Problem —
Of all the lines in these entries, count those that contain "floorplan" and give only the total.

Provided entries —

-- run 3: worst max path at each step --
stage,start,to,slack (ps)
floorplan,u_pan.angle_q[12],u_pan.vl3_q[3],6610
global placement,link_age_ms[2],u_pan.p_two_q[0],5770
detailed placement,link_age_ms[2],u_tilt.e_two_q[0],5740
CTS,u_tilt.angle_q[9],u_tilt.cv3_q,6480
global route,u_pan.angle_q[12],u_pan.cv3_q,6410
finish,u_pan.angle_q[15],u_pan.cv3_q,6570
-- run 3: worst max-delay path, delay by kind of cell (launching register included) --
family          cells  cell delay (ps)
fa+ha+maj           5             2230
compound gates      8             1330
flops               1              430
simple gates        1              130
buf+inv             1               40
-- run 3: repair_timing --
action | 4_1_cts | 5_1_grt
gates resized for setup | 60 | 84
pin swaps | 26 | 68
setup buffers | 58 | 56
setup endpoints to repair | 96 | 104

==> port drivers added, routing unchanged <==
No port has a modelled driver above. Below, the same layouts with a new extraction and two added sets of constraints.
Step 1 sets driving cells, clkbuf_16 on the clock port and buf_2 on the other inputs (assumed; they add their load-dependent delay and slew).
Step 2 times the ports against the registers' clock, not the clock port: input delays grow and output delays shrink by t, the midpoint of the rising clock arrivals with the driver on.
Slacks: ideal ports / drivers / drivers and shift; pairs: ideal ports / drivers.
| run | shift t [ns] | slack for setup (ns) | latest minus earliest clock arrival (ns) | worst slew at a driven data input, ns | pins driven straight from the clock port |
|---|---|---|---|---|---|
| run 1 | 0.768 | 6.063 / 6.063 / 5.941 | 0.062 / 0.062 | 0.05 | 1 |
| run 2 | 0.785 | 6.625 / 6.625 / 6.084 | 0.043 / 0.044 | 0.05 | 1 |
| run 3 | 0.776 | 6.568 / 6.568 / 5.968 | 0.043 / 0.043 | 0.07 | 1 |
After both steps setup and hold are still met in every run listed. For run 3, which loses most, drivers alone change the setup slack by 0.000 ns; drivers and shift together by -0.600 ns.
This is an optimization exercise on Yosys and OpenROAD, whose aim is small area, a short achievable clock period and few clock cycles, not a production implementation. RTL that was checked went through simulation tests only; none was proved equivalent to the original.

==> module row_dec, before the edit <==
module row_dec (
  input  logic [2:0] row,
  output logic [7:0] oh
);
  always_comb
    for (int r = 0; r < 8; r++) oh[r] = (row == 3'(r));
endmodule
==> module sel_bit, before the edit <==
module sel_bit (
  input  logic [7:0] oh,
  input  logic [7:0] col,
  output logic       o
);
  assign o = |(oh & col);
endmodule
==> module minilab_top, before the edit <==
module minilab_top (
  input  logic        CLOCK_50,
  input  logic        KEY,
  input  logic [9:0]  SW,
  output logic        LEDR,
  output logic [6:0]  HEX0,
  output logic [6:0]  HEX1,
  output logic [6:0]  HEX2,
  output logic [6:0]  HEX3,
  output logic [6:0]  HEX4,
  output logic [6:0]  HEX5,
  output logic        mem_read,
  output logic [31:0] mem_address,
  input  logic [63:0] mem_readdata,
  input  logic        mem_readdatavalid,
  input  logic        mem_waitrequest
);
  localparam int RW = 19;
  logic [3:0]  rd_cnt;     
  logic [3:0]  rsp_cnt;    
  logic        row_vld;    
  logic [63:0] b_q;        
  logic        done;
  logic [RW-1:0] res [7];
  assign mem_read    = (rd_cnt != 4'd9);
  assign mem_address = {28'd0, rd_cnt};
  always_ff @(posedge CLOCK_50 or negedge KEY) begin
    if (!KEY) begin
      rd_cnt  <= '0;
      rsp_cnt <= '0;
      row_vld <= 1'b0;
    end else begin
      if (mem_read && !mem_waitrequest) rd_cnt <= rd_cnt + 4'd1;
      if (mem_readdatavalid) rsp_cnt <= rsp_cnt + 4'd1;
      row_vld <= mem_readdatavalid && (rsp_cnt != 4'd0);
    end
  end
  assign done = (rsp_cnt == 4'd9) && !row_vld;
  logic [RW-1:0] dot;
  dot8 u_dot (.clk(CLOCK_50), .a(mem_readdata), .b(b_q), .y(dot));
  always_ff @(posedge CLOCK_50) begin
    if (mem_readdatavalid && rsp_cnt == 4'd0) b_q <= mem_readdata;
    else if (row_vld && rsp_cnt == 4'd9) b_q[RW-1:0] <= dot;
  end
  always_ff @(posedge CLOCK_50) begin
    for (int i = 0; i < 7; i++)
      if (row_vld && rsp_cnt == 4'(i + 2)) res[i] <= dot;
  end
  assign LEDR = done;
  logic [7:0]    oh;
  logic [RW-1:0] sel;
  logic          show;
  row_dec u_dec (.row(SW[3:1]), .oh(oh));
  for (genvar b = 0; b < RW; b++) begin : g_sel
    logic [7:0] col;
    always_comb begin
      for (int r = 0; r < 7; r++) col[r] = res[r][b];
      col[7] = b_q[b];
    end
    sel_bit u_sel (.oh(oh), .col(col), .o(sel[b]));
  end
  assign show = done && SW[0];
  hex_seg u_h0 (.nib(sel[3:0]),           .show(show), .seg(HEX0));
  hex_seg u_h1 (.nib(sel[7:4]),           .show(show), .seg(HEX1));
  hex_seg u_h2 (.nib(sel[11:8]),          .show(show), .seg(HEX2));
  hex_seg u_h3 (.nib(sel[15:12]),         .show(show), .seg(HEX3));
  hex_seg u_h4 (.nib({1'b0, sel[18:16]}), .show(show), .seg(HEX4));
  assign HEX5 = show ? 7'b1000000 : 7'b1111111;
endmodule
==> flow/config.mk <==
export PLATFORM = sky130hd
export DESIGN_NAME = minilab_top
export DESIGN_NICKNAME = minilab_top
export VERILOG_FILES = /design/flow/design.v
export SDC_FILE = /design/flow/constraint.sdc
export NUM_CORES = 4
export LEC_CHECK = 0
export ABC_CLOCK_PERIOD_IN_PS = 4700
export CAP_MARGIN = 20
export CORE_MARGIN = 2
export CORE_UTILIZATION = 40
export SETUP_SLACK_MARGIN = 3.3
export SLEW_MARGIN = 20
export SYNTH_HIERARCHICAL = 1
==> flow/constraint.sdc <==
create_clock -name core_clock -period 8.0 [get_ports {CLOCK_50}]
set_input_delay 1.6000 -clock core_clock [delete_from_list [all_inputs] [get_ports {CLOCK_50}]]
set_output_delay 1.6000 -clock core_clock [all_outputs]
set_load 0.01 [all_outputs]
run.sh (not shown) runs the stock make flow with config.mk's settings and CLKGATE_MAP_FILE= SYNTH_SCRIPT=/design/flow/synth_recipe.tcl, a recipe that flattens the netlist after the stock synthesis.
==> next run, changes <==
--- a/flow/design.v
+++ b/flow/design.v
@@ -1647,22 +1647,8 @@
     endcase
   end
   assign seg = show ? s : 7'b1111111;
 endmodule
-module row_dec (
-  input  logic [2:0] row,
-  output logic [7:0] oh
-);
-  always_comb
-    for (int r = 0; r < 8; r++) oh[r] = (row == 3'(r));
-endmodule
-module sel_bit (
-  input  logic [7:0] oh,
-  input  logic [7:0] col,
-  output logic       o
-);
-  assign o = |(oh & col);
-endmodule
 `timescale 1ns/1ps
 module minilab_top (
   input  logic        CLOCK_50,
   input  logic        KEY,
@@ -1714,16 +1700,13 @@
   assign LEDR = done;
   logic [7:0]    oh;
   logic [RW-1:0] sel;
   logic          show;
-  row_dec u_dec (.row(SW[3:1]), .oh(oh));
-  for (genvar b = 0; b < RW; b++) begin : g_sel
-    logic [7:0] col;
-    always_comb begin
-      for (int r = 0; r < 7; r++) col[r] = res[r][b];
-      col[7] = b_q[b];
-    end
-    sel_bit u_sel (.oh(oh), .col(col), .o(sel[b]));
+  always_comb begin
+    for (int r = 0; r < 8; r++) oh[r] = (SW[3:1] == 3'(r));
+    sel = '0;
+    for (int r = 0; r < 7; r++) sel = sel | (res[r] & {RW{oh[r]}});
+    sel = sel | (b_q[RW-1:0] & {RW{oh[7]}});
   end
   assign show = done && SW[0];
   hex_seg u_h0 (.nib(sel[3:0]),           .show(show), .seg(HEX0));
   hex_seg u_h1 (.nib(sel[7:4]),           .show(show), .seg(HEX1));
Outcome:
- count of clock-buffer cells in the layout came out lower by 7
- global-route usage drops by 1.1 points
- die area goes up by 1.8%
- critical path depth goes down by 2
Testbench counts after the change, summed over its fixed seeds: cycles 2,661.
For the first run of this note, only the layout was checked, not whether the RTL still works.

---

== v15 ==
Another version of the RTL of minilab_top (not shown whole).
Size in the first run: ~1,800 cells after synthesis, roughly 23,000 µm² of cells after synthesis.
==> module hex_seg3, before the edit <==
module hex_seg3 (
  input  logic [2:0] nib,
  input  logic       show,
  output logic [6:0] seg
);
  logic [6:0] s;
  always_comb begin
    case (nib)
      3'h0:    s = 7'b1000000;
      3'h1:    s = 7'b1111001;
      3'h2:    s = 7'b0100100;
      3'h3:    s = 7'b0110000;
      3'h4:    s = 7'b0011001;
      3'h5:    s = 7'b0010010;
      3'h6:    s = 7'b0000010;
      default: s = 7'b1111000;
    endcase
  end
  assign seg = show ? s : 7'b1111111;
endmodule
==> module minilab_top, before the edit <==
module minilab_top (
  input  logic        CLOCK_50,
  input  logic        KEY,
  input  logic [9:0]  SW,
  output logic        LEDR,
  output logic [6:0]  HEX0,
  output logic [6:0]  HEX1,
  output logic [6:0]  HEX2,
  output logic [6:0]  HEX3,
  output logic [6:0]  HEX4,
  output logic [6:0]  HEX5,
  output logic        mem_read,
  output logic [31:0] mem_address,
  input  logic [63:0] mem_readdata,
  input  logic        mem_readdatavalid,
  input  logic        mem_waitrequest
);
  localparam int RW = 19;
  logic [3:0]  rd_cnt;     
  logic [3:0]  rsp_cnt;    
  logic        row_vld;    
  logic [63:0] b_q;        
  logic        done;
  logic [RW-1:0] res [7];
  assign mem_read    = (rd_cnt != 4'd9);
  assign mem_address = {28'd0, rd_cnt};
  always_ff @(posedge CLOCK_50 or negedge KEY) begin
    if (!KEY) begin
      rd_cnt  <= '0;
      rsp_cnt <= '0;
      row_vld <= 1'b0;
    end else begin
      if (mem_read && !mem_waitrequest) rd_cnt <= rd_cnt + 4'd1;
      if (mem_readdatavalid) rsp_cnt <= rsp_cnt + 4'd1;
      row_vld <= mem_readdatavalid && (rsp_cnt != 4'd0);
    end
  end
  assign done = (rsp_cnt == 4'd9) && !row_vld;
  logic [RW-1:0] dot;
  dot8 u_dot (.clk(CLOCK_50), .a(mem_readdata), .b(b_q), .y(dot));
  always_ff @(posedge CLOCK_50) begin
    if (mem_readdatavalid && rsp_cnt == 4'd0) b_q <= mem_readdata;
    else if (row_vld && rsp_cnt == 4'd9) b_q[RW-1:0] <= dot;
  end
  always_ff @(posedge CLOCK_50) begin
    for (int i = 0; i < 7; i++)
      if (row_vld && rsp_cnt == 4'(i + 2)) res[i] <= dot;
  end
  assign LEDR = done;
  logic [7:0]    oh;
  logic [RW-1:0] sel;
  logic          show;
  always_comb begin
    for (int r = 0; r < 8; r++) oh[r] = (SW[3:1] == 3'(r));
    sel = '0;
    for (int r = 0; r < 7; r++) sel = sel | (res[r] & {RW{oh[r]}});
    sel = sel | (b_q[RW-1:0] & {RW{oh[7]}});
  end
  assign show = done && SW[0];
  hex_seg u_h0 (.nib(sel[3:0]),           .show(show), .seg(HEX0));
  hex_seg u_h1 (.nib(sel[7:4]),           .show(show), .seg(HEX1));
  hex_seg u_h2 (.nib(sel[11:8]),          .show(show), .seg(HEX2));
  hex_seg u_h3 (.nib(sel[15:12]),         .show(show), .seg(HEX3));
  hex_seg3 u_h4 (.nib(sel[18:16]), .show(show), .seg(HEX4));
  assign HEX5 = show ? 7'b1000000 : 7'b1111111;
endmodule
Settings: LEC_CHECK=0, ABC_CLOCK_PERIOD_IN_PS=4700, CAP_MARGIN=20, CORE_MARGIN=2, CORE_UTILIZATION=40, SETUP_SLACK_MARGIN=3.3, SLEW_MARGIN=20, SYNTH_HIERARCHICAL=1; clock period 8.0 ns.
Having completed the whole flow, v15 delivered a layout that passed the timing, DRC and antenna checks.
diff inputs: v15 => v1
--- a/flow/design.v
+++ b/flow/design.v
@@ -1645,32 +1645,12 @@
       4'he:    s = 7'b0000110;
       default: s = 7'b0001110;
     endcase
   end
   assign seg = show ? s : 7'b1111111;
 endmodule
-module hex_seg3 (
-  input  logic [2:0] nib,
-  input  logic       show,
-  output logic [6:0] seg
-);
-  logic [6:0] s;
-  always_comb begin
-    case (nib)
-      3'h0:    s = 7'b1000000;
-      3'h1:    s = 7'b1111001;
-      3'h2:    s = 7'b0100100;
-      3'h3:    s = 7'b0110000;
-      3'h4:    s = 7'b0011001;
-      3'h5:    s = 7'b0010010;
-      3'h6:    s = 7'b0000010;
-      default: s = 7'b1111000;
-    endcase
-  end
-  assign seg = show ? s : 7'b1111111;
-endmodule
 `timescale 1ns/1ps
 module minilab_top (
   input  logic        CLOCK_50,
   input  logic        KEY,
   input  logic [9:0]  SW,
   output logic        LEDR,
@@ -1687,51 +1667,48 @@
   input  logic        mem_waitrequest
 );
   localparam int RW = 19;
   logic [3:0]  rd_cnt;     
   logic [3:0]  rsp_cnt;    
   logic        row_vld;    
-  logic [63:0] b_q;        
+  logic [2:0]  row_idx;
+  logic [63:0] b_q;
   logic        done;
-  logic [RW-1:0] res [7];
+  logic [RW-1:0] res [8];
   assign mem_read    = (rd_cnt != 4'd9);
   assign mem_address = {28'd0, rd_cnt};
   always_ff @(posedge CLOCK_50 or negedge KEY) begin
     if (!KEY) begin
       rd_cnt  <= '0;
       rsp_cnt <= '0;
       row_vld <= 1'b0;
+      row_idx <= '0;
+      done    <= 1'b0;
     end else begin
       if (mem_read && !mem_waitrequest) rd_cnt <= rd_cnt + 4'd1;
       if (mem_readdatavalid) rsp_cnt <= rsp_cnt + 4'd1;
       row_vld <= mem_readdatavalid && (rsp_cnt != 4'd0);
+      row_idx <= 3'(rsp_cnt - 4'd1);
+      if (row_vld && row_idx == 3'd7) done <= 1'b1;
     end
   end
-  assign done = (rsp_cnt == 4'd9) && !row_vld;
-  logic [RW-1:0] dot;
-  dot8 u_dot (.clk(CLOCK_50), .a(mem_readdata), .b(b_q), .y(dot));
   always_ff @(posedge CLOCK_50) begin
     if (mem_readdatavalid && rsp_cnt == 4'd0) b_q <= mem_readdata;
-    else if (row_vld && rsp_cnt == 4'd9) b_q[RW-1:0] <= dot;
   end
+  logic [RW-1:0] dot;
+  dot8 u_dot (.clk(CLOCK_50), .a(mem_readdata), .b(b_q), .y(dot));
   always_ff @(posedge CLOCK_50) begin
-    for (int i = 0; i < 7; i++)
-      if (row_vld && rsp_cnt == 4'(i + 2)) res[i] <= dot;
+    for (int i = 0; i < 8; i++)
+      if (row_vld && row_idx == 3'(i)) res[i] <= dot;
   end
   assign LEDR = done;
-  logic [7:0]    oh;
   logic [RW-1:0] sel;
   logic          show;
-  always_comb begin
-    for (int r = 0; r < 8; r++) oh[r] = (SW[3:1] == 3'(r));
-    sel = '0;
-    for (int r = 0; r < 7; r++) sel = sel | (res[r] & {RW{oh[r]}});
-    sel = sel | (b_q[RW-1:0] & {RW{oh[7]}});
-  end
+  assign sel  = res[SW[3:1]];
   assign show = done && SW[0];
-  hex_seg u_h0 (.nib(sel[3:0]),           .show(show), .seg(HEX0));
-  hex_seg u_h1 (.nib(sel[7:4]),           .show(show), .seg(HEX1));
-  hex_seg u_h2 (.nib(sel[11:8]),          .show(show), .seg(HEX2));
-  hex_seg u_h3 (.nib(sel[15:12]),         .show(show), .seg(HEX3));
-  hex_seg3 u_h4 (.nib(sel[18:16]), .show(show), .seg(HEX4));
-  assign HEX5 = show ? 7'b1000000 : 7'b1111111;
+  hex_seg u_h0 (.nib(sel[3:0]),          .show(show), .seg(HEX0));
+  hex_seg u_h1 (.nib(sel[7:4]),          .show(show), .seg(HEX1));
+  hex_seg u_h2 (.nib(sel[11:8]),         .show(show), .seg(HEX2));
+  hex_seg u_h3 (.nib(sel[15:12]),        .show(show), .seg(HEX3));
+  hex_seg u_h4 (.nib({1'b0, sel[18:16]}), .show(show), .seg(HEX4));
+  hex_seg u_h5 (.nib(4'h0),              .show(show), .seg(HEX5));
 endmodule
==> comparison <==
- v1 has completed all stages; timing, DRC and antenna checks passed.
- Of v1 and v15, the run reporting the higher total wire length after detailed routing was v1.
- v1 against v15: number of non-clock buffers grew by 35, post-synthesis to final-layout area growth picked up an extra 3.8 points, floorplan core area increased by about 4% relative to the old numbers.
- Diff v15 -> v1 | CTS buffer count | increase of 4
Testbench counts of v1, summed over its fixed seeds: cycles 2,661.
For v15, only the layout was checked, not whether the RTL still works.

---

alpha:
Another version of the RTL of minilab_top (not shown whole).
For scale: roughly 1800 cells after synthesis, about 24000 µm² of cells after synthesis.
==> module hex_seg, before the edit <==
module hex_seg (
  input  logic [3:0] nib,
  input  logic       show,
  output logic [6:0] seg
);
  logic [6:0] s;
  always_comb begin
    case (nib)
      4'h0:    s = 7'b1000000;
      4'h1:    s = 7'b1111001;
      4'h2:    s = 7'b0100100;
      4'h3:    s = 7'b0110000;
      4'h4:    s = 7'b0011001;
      4'h5:    s = 7'b0010010;
      4'h6:    s = 7'b0000010;
      4'h7:    s = 7'b1111000;
      4'h8:    s = 7'b0000000;
      4'h9:    s = 7'b0011000;
      4'ha:    s = 7'b0001000;
      4'hb:    s = 7'b0000011;
      4'hc:    s = 7'b1000110;
      4'hd:    s = 7'b0100001;
      4'he:    s = 7'b0000110;
      default: s = 7'b0001110;
    endcase
  end
  assign seg = show ? s : 7'b1111111;
endmodule
clock: 8.0 ns
lec_check: 0
abc_clock_period_in_ps: 4700
cap_margin: 20
core_margin: 2
core_utilization: 40
setup_slack_margin: 3.3
slew_margin: 20
synth_hierarchical: 1
Testbench counts of alpha, summed over its fixed seeds: cycles 2,661.
Inputs modified between alpha and beta:
--- a/flow/design.v
+++ b/flow/design.v
@@ -1620,33 +1620,27 @@
   assign co = (a & b) | (a & c) | (b & c);
 endmodule
 `timescale 1ns/1ps
+module seg_bit #(
+  parameter logic [15:0] TT = 16'h0
+) (
+  input  logic [3:0] nib,
+  input  logic       show,
+  output logic       o
+);
+  assign o = show ? TT[nib] : 1'b1;
+endmodule
 module hex_seg (
   input  logic [3:0] nib,
   input  logic       show,
   output logic [6:0] seg
 );
-  logic [6:0] s;
-  always_comb begin
-    case (nib)
-      4'h0:    s = 7'b1000000;
-      4'h1:    s = 7'b1111001;
-      4'h2:    s = 7'b0100100;
-      4'h3:    s = 7'b0110000;
-      4'h4:    s = 7'b0011001;
-      4'h5:    s = 7'b0010010;
-      4'h6:    s = 7'b0000010;
-      4'h7:    s = 7'b1111000;
-      4'h8:    s = 7'b0000000;
-      4'h9:    s = 7'b0011000;
-      4'ha:    s = 7'b0001000;
-      4'hb:    s = 7'b0000011;
-      4'hc:    s = 7'b1000110;
-      4'hd:    s = 7'b0100001;
-      4'he:    s = 7'b0000110;
-      default: s = 7'b0001110;
-    endcase
-  end
-  assign seg = show ? s : 7'b1111111;
+  seg_bit #(.TT(16'h2812)) u_s0 (.nib(nib), .show(show), .o(seg[0]));
+  seg_bit #(.TT(16'hd860)) u_s1 (.nib(nib), .show(show), .o(seg[1]));
+  seg_bit #(.TT(16'hd004)) u_s2 (.nib(nib), .show(show), .o(seg[2]));
+  seg_bit #(.TT(16'h8692)) u_s3 (.nib(nib), .show(show), .o(seg[3]));
+  seg_bit #(.TT(16'h02ba)) u_s4 (.nib(nib), .show(show), .o(seg[4]));
+  seg_bit #(.TT(16'h208e)) u_s5 (.nib(nib), .show(show), .o(seg[5]));
+  seg_bit #(.TT(16'h1083)) u_s6 (.nib(nib), .show(show), .o(seg[6]));
 endmodule
 `timescale 1ns/1ps
 module minilab_top (
### Flow results
Worst path arrival time, alpha and beta, higher one = beta. Share of the cycle needed by the critical path after routing was higher in the run labelled beta. Re relative area change from synthesis to final layout: alpha was lower than beta. Setup slack was higher in alpha than in beta. Post-detailed-route via-to-cell ratio, alpha and beta: lower on alpha. alpha has lower global placer's final weighted congestion than beta. Routed wire length was lower in alpha than in beta. From alpha to beta the numbers moved as follows: cell area up 2.6%; number of flip-flops and latches flat.
The RTL of beta was laid out without a check of its function.

## separate check: timing with driven ports
No port has a modelled driver above. Below, the same layouts with a new extraction and two added sets of constraints. Step 1: set_driving_cell puts a clkbuf_16 on CLOCK_50 and a buf_2 on each other input, an assumption about the parent block. Step 2 moves the port delays by t, midway between the first and last clock arrival at a register: inputs arrive t later, outputs are due t later. That takes back most of the time a late clock gives input paths. a / b / c = no drivers / after step 1 / after step 2; a / b = the first two.
| run | t, ns | slack for setup (ns) | cell pins on the clock port's net |
|---|---|---|---|
| the first run of note 1 | 0.631 | 2.867 / 2.755 / 2.732 | 1 |
| the second run of note 1 | 0.648 | 2.906 / 2.668 / 2.668 | 1 |
| v15 | 0.649 | 2.830 / 2.705 / 2.705 | 1 |
| v1 | 0.601 | 2.869 / 2.786 / 2.741 | 1 |
| alpha | 0.605 | 2.926 / 2.669 / 2.669 | 1 |
| beta | 0.595 | 2.794 / 2.599 / 2.599 | 1 |
After both steps setup and hold are still met in every run listed. The setup slack of alpha, which loses most, moves by -0.257 ns with the drivers and by -0.257 ns with both steps.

Response to the exercise —
2